Bianca Maria Berlinguer, direttore del TG3, ricorda: “Siamo anche responsabili di quanto detto dagli ospiti in onda, non solo di quello che passa nei servizi. Il direttore di un tg risponde anche di questo, delle opinioni degli altri in diretta. È impensabile, questo. L’altra questione di cui vorrei parlare è l’istituto della rettifica. È giusto che considerata esauriente non si vada oltre, ma per i tg è diverso, la rettifica avviene velocemente cioè nell’edizione successiva. È difficile che poi si proceda nell’atto giudiziario. Il carcere va assolutamente eliminato. Voglio sottolineare poi che quando si querela il tg, si querela il direttore, il giornalista e il conduttore, che ha solo introdotto la notizia. L’azione giudiziaria coinvolge tre persone e non ha senso. Bisognerebbe mettere ordine”.
Il direttore del Corriere della Sera, Ferruccio De Bortoli, osserva: “il carcere, in un Paese civile, non dovrebbe essere mai previsto per i reati d’opinione, e credo che questa potrebbe essere l’occasione per un riesame complessivo di quella che deve essere la responsabilità del direttore, che ubbidisce a una legge scritta quando i giornali avevano meno pagine e il direttore poteva leggersi tutti i pezzi".
Sara Varetto, Direttore SKY TG24: "Vorrei partire da un dato. Oggi è cambiato anche il ruolo del direttore: c’è una pluralità di testate che fanno capo allo stesso giornale, ci sono i siti, controllare tutto è impossibile e per come è impostata la legge oggi, è praticamente impossibile. Noi siamo un canale in diretta per 19 h al giorno, impossibile quindi da controllare in ogni lancio o ogni servizio. La nostra professione oggi è cambiata molto, si è tenuti ad una velocità molto maggiore e la pressione psicologica che si subisce lavorando alla massima velocità. Nelle varie proposte si esclude la sussistenza della diffamazione qualora il fatto sia vero e quindi la contestazione sia relativa solo all’opinione del giornalista. Va tutelato il diritto del giornalista ad esprimersi. Qualsiasi normativa deve tenere conto che l’informazione è cambiata, nei modi nei mezzi, nelle piattaforme. Non ci possono essere norme rigide che tengono conto solo di una parte dell’informazione e non tengono conto del resto. La normativa dovrebbe tener conto del quadro generale, dei mezzi a disposizione e delle peculiarità di questi".

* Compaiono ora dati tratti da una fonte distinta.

===== src/rtl/dma_channel_event_irq_status.sv =====
// Per-channel event action, interrupt enable, flag and status registers
`timescale 1ns/1ps
`include "dma_chan_cfg.svh"

// Operation
// RL1: Event codes 0..3: none, normal trigger, conditional transfer, conditional block.
// RL2: Event codes 4..6: suspend, resume, skip next suspend; code 7 reserved.
// RL3: Event actions run only when the channel event input enable is set.
// RL4: Enable, flag and status registers address the selected channel.
// RL5: Enable-clear write clears bits written one; reads show shared enables.
// RL6: Enable-set write sets bits written one; visible via enable-clear too.
// RL7: Enable bits: 2 suspend, 1 complete, 0 error; reset zero.
// RL8: Complete enable clear and block action none: no complete flag.
// RL9: Suspend flag on suspend block, software suspend, suspend event, bad descriptor.
// RL10: Complete flag when block finishes with interrupt block action.
// RL11: Error flag on bus error or invalid descriptor fetch.
// RL12: Flags bits 2..0 cleared by writing one; reset zero.
// RL13: Fetch error set on bad descriptor, cleared only by software resume.
// RL14: Busy set on transfer start; cleared on trigger end, bus error, disable.
// RL15: Waiting set on request; cleared on trigger start, bus error, disable.
// RL16: Interrupt request while any flag and its enable are both set.
module dma_channel_event_irq_status (
    input wire logic sys_clk,
    input wire logic sys_rst,
    input wire dma_chan_pkg::reg_req_s reg_req,
    output logic [7:0] reg_rdata,
    input wire dma_chan_pkg::chan_events_s events,
    input wire logic [7:0] transfer_start,
    output logic [7:0] irq_req,
    output logic [7:0] suspend_cmd,
    output logic [7:0] resume_cmd,
    output logic [7:0] skip_suspend_cmd,
    output logic [7:0] trigger_cmd,
    output logic [7:0] cond_transfer_cmd,
    output logic [7:0] cond_block_cmd
);
    import dma_chan_pkg::*;

    // ----------------------------------------
    // Address decode
    // ----------------------------------------
    function automatic logic hit(input logic [7:0] a, input logic [7:0] off);
        hit = (a == off);
    endfunction

    logic [2:0] channel_select_reg;
    logic [3:0] ctrlb_reg [0:`NUM_CHANNELS-1];
    logic [2:0] enable_reg [0:`NUM_CHANNELS-1];
    logic [2:0] flags [0:`NUM_CHANNELS-1];
    logic [2:0] state [0:`NUM_CHANNELS-1];
    logic [7:0] reg_rdata_next;

    logic wr_sel;
    logic wr_ctrlb;
    logic wr_en_clr;
    logic wr_en_set;
    logic wr_flags;

    assign wr_sel = reg_req.write & hit(reg_req.addr, `OFF_CHANNEL_SELECT);
    assign wr_ctrlb = reg_req.write & hit(reg_req.addr, `OFF_CHANNEL_CONTROL_B);
    assign wr_en_clr = reg_req.write & hit(reg_req.addr, `OFF_CHANNEL_IRQ_ENABLE_CLEAR);
    assign wr_en_set = reg_req.write & hit(reg_req.addr, `OFF_CHANNEL_IRQ_ENABLE_SET);
    assign wr_flags = reg_req.write & hit(reg_req.addr, `OFF_CHANNEL_IRQ_FLAGS);

    // ----------------------------------------
    // Channel select
    // ----------------------------------------
    always_ff @(posedge sys_clk) begin
        if (sys_rst) begin
            channel_select_reg <= 3'h0;
        end else if (wr_sel) begin
            channel_select_reg <= reg_req.wdata[2:0];
        end
    end

    // ----------------------------------------
    // Per-channel logic
    // ----------------------------------------
    genvar ch;
    generate
        for (ch = 0; ch < `NUM_CHANNELS; ch++) begin : g_chan
            logic selected;
            event_cmds_s cmds;
            logic [1:0] bact;
            logic tc_allowed;
            logic fetch_bad;

            assign selected = (channel_select_reg == 3'(ch)); // RL4
            assign bact = events.block_action[2*ch +: 2];
            assign fetch_bad = events.bad_descriptor[ch];

            always_ff @(posedge sys_clk) begin
                if (sys_rst) begin
                    ctrlb_reg[ch] <= `CTRLB_RESET;
                end else if (wr_ctrlb & selected) begin
                    ctrlb_reg[ch] <= reg_req.wdata[3:0];
                end
            end

            event_action_decoder u_dec (
                .event_pulse(events.event_in[ch]),
                .event_input_enable(ctrlb_reg[ch][`BIT_EVENT_INPUT_ENABLE]), // RL3
                .event_input_action(event_input_action_e'(ctrlb_reg[ch][2:0])),
                .cmds(cmds)
            );

            always_ff @(posedge sys_clk) begin
                if (sys_rst) begin
                    enable_reg[ch] <= `ENABLE_RESET; // RL7
                end else if (selected & wr_en_set) begin
                    enable_reg[ch] <= enable_reg[ch] | reg_req.wdata[2:0]; // RL6
                end else if (selected & wr_en_clr) begin
                    enable_reg[ch] <= enable_reg[ch] & ~reg_req.wdata[2:0]; // RL5
                end
            end

            // Complete is gated off when its enable is clear and block action is none
            assign tc_allowed = bact[0] &
                ~(~enable_reg[ch][`BIT_COMPLETE] & (bact == `BLOCK_ACTION_NONE)); // RL8

            channel_flag_bit u_suspend_flag (
                .sys_clk(sys_clk),
                .sys_rst(sys_rst),
                .set_pulse((events.block_done[ch] & bact[1]) | events.sw_suspend[ch] |
                    cmds.suspend | fetch_bad), // RL9
                .clear_pulse(selected & wr_flags & reg_req.wdata[`BIT_SUSPEND]), // RL12
                .value(flags[ch][`BIT_SUSPEND])
            );
            channel_flag_bit u_tc (
                .sys_clk(sys_clk),
                .sys_rst(sys_rst),
                .set_pulse(events.block_done[ch] & tc_allowed), // RL10
                .clear_pulse(selected & wr_flags & reg_req.wdata[`BIT_COMPLETE]), // RL12
                .value(flags[ch][`BIT_COMPLETE])
            );
            channel_flag_bit u_err (
                .sys_clk(sys_clk),
                .sys_rst(sys_rst),
                .set_pulse(events.bus_error[ch] | fetch_bad), // RL11
                .clear_pulse(selected & wr_flags & reg_req.wdata[`BIT_ERROR]), // RL12
                .value(flags[ch][`BIT_ERROR])
            );
            channel_flag_bit u_fetch_error_bit (
                .sys_clk(sys_clk),
                .sys_rst(sys_rst),
                .set_pulse(fetch_bad), // RL13
                .clear_pulse(events.sw_resume[ch]), // RL13
                .value(state[ch][`BIT_FETCH_ERROR])
            );
            channel_flag_bit u_busy (
                .sys_clk(sys_clk),
                .sys_rst(sys_rst),
                .set_pulse(transfer_start[ch]), // RL14
                .clear_pulse(events.trigger_end[ch] | events.bus_error[ch] |
                    events.disable_chan[ch]), // RL14
                .value(state[ch][`BIT_BUSY])
            );
            channel_flag_bit u_wait (
                .sys_clk(sys_clk),
                .sys_rst(sys_rst),
                .set_pulse(events.request[ch]), // RL15
                .clear_pulse(events.trigger_start[ch] | events.bus_error[ch] |
                    events.disable_chan[ch]), // RL15
                .value(state[ch][`BIT_WAITING])
            );

            always_ff @(posedge sys_clk) begin
                if (sys_rst) begin
                    irq_req[ch] <= 1'b0;
                    suspend_cmd[ch] <= 1'b0;
                    resume_cmd[ch] <= 1'b0;
                    skip_suspend_cmd[ch] <= 1'b0;
                    trigger_cmd[ch] <= 1'b0;
                    cond_transfer_cmd[ch] <= 1'b0;
                    cond_block_cmd[ch] <= 1'b0;
                end else begin
                    irq_req[ch] <= |(flags[ch] & enable_reg[ch]); // RL16
                    suspend_cmd[ch] <= cmds.suspend; // RL2
                    resume_cmd[ch] <= cmds.resume; // RL2
                    skip_suspend_cmd[ch] <= cmds.skip_suspend; // RL2
                    trigger_cmd[ch] <= cmds.normal_trigger; // RL1
                    cond_transfer_cmd[ch] <= cmds.conditional_transfer; // RL1
                    cond_block_cmd[ch] <= cmds.conditional_block; // RL1
                end
            end
        end
    endgenerate

    // ----------------------------------------
    // Read path
    // ----------------------------------------
    always_comb begin
        reg_rdata_next = 8'h00;
        if (reg_req.read) begin
            unique case (reg_req.addr)
                `OFF_CHANNEL_SELECT: reg_rdata_next = {5'h00, channel_select_reg};
                `OFF_CHANNEL_CONTROL_B: reg_rdata_next = {4'h0, ctrlb_reg[channel_select_reg]};
                `OFF_CHANNEL_IRQ_ENABLE_CLEAR,
                `OFF_CHANNEL_IRQ_ENABLE_SET:
                    reg_rdata_next = {5'h00, enable_reg[channel_select_reg]}; // RL5
                `OFF_CHANNEL_IRQ_FLAGS: reg_rdata_next = {5'h00, flags[channel_select_reg]};
                `OFF_CHANNEL_STATE: reg_rdata_next = {5'h00, state[channel_select_reg]}; // RL4
                default: reg_rdata_next = 8'h00;
            endcase
        end
    end

    always_ff @(posedge sys_clk) begin
        if (sys_rst) begin
            reg_rdata <= 8'h00;
        end else begin
            reg_rdata <= reg_rdata_next;
        end
    end
endmodule
File: config.mk
export PLATFORM = sky130hd
export DESIGN_NAME = iopc_channel
export DESIGN_NICKNAME = d
export VERILOG_FILES = /design/src/logic/iopc_pkg.sv /design/src/logic/iopc_prio_enc.sv /design/src/logic/iopc_cw_ram.sv /design/src/logic/iopc_channel.sv
export SDC_FILE = /design/constraint.sdc
export NUM_CORES = 1
export LEC_CHECK = 0
export ABC_AREA = 1
export BUFFER_PORTS_ARGS = -buffer_cell sky130_fd_sc_hd__clkbuf_2
export CORE_MARGIN = 1
export CORE_UTILIZATION = 45
export CTS_CLUSTER_SIZE = 28
export DETAILED_ROUTE_END_ITERATION = 12
export SYNTH_ARGS = -nofsm -noshare
export SYNTH_HDL_FRONTEND = slang
export SYNTH_SLANG_ARGS = --single-unit
File: constraint.sdc
create_clock -name clk_i -period 3.1 [get_ports clk_i]
set_input_delay 0.31 -clock clk_i [delete_from_list [all_inputs] [get_ports clk_i]]
set_output_delay 0.31 -clock clk_i [all_outputs]
set_load 0.02 [all_outputs]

Per concludere, vi proponiamo l’opinione del direttore di Panorama, Giorgio Mulè: "Sono qui in una veste scomoda. La commissione ha intrapreso questo cammino a seguito di un provvedimento che mi riguarda. Una condanna per omesso controllo. Mi sono dato un periodo di tempo, cento giorni da quella condanna, a fine maggio. Cento giorni perché se la sentenza non è appellata, diventa esecutiva. E’ una battaglia di civiltà alla quale ci richiama la Corte Europea dei diritti dell’Uomo. Pochi giorni fa si è aggiunta agli otto mesi di reclusione un’ulteriore condanna. Sostanzialmente parliamo di sedici mesi di reclusione per articoli che il sottoscritto non ha scritto. L’estensore dell’articolo è stato condannato a seicento euro di multa, io a sedici mesi di carcere. Mai mi è stato comminato il carcere. Avevo tre pregiudizi per dei pezzi scritti in passato, che secondo il giudice erano motivi ostativi alla concessione delle attenuanti generiche. Ho attentamente valutato di dimettermi dalla direzione di Panorama, come intimidazione e limitazione all’accesso degli articoli. Vi è una compressione del diritto di critica, dell’art.21 della Costituzione. Il primo punto che mi sta a cuore è di stabilire le responsabilità in capo ad ognuno. Un direttore non può controllare tutto quello che viene pubblicato. Non c’è in giurisprudenza un caso in cui il direttore addebita la culpa in vigilando al vicedirettore. Per ogni pagina e parola, il direttore dovrebbe controllare le presunte diffamazioni. 650mila battute che arrivano in poche ore, per cui il direttore non riesce a leggere tutto. Il Giurì sarà certamente più veloce".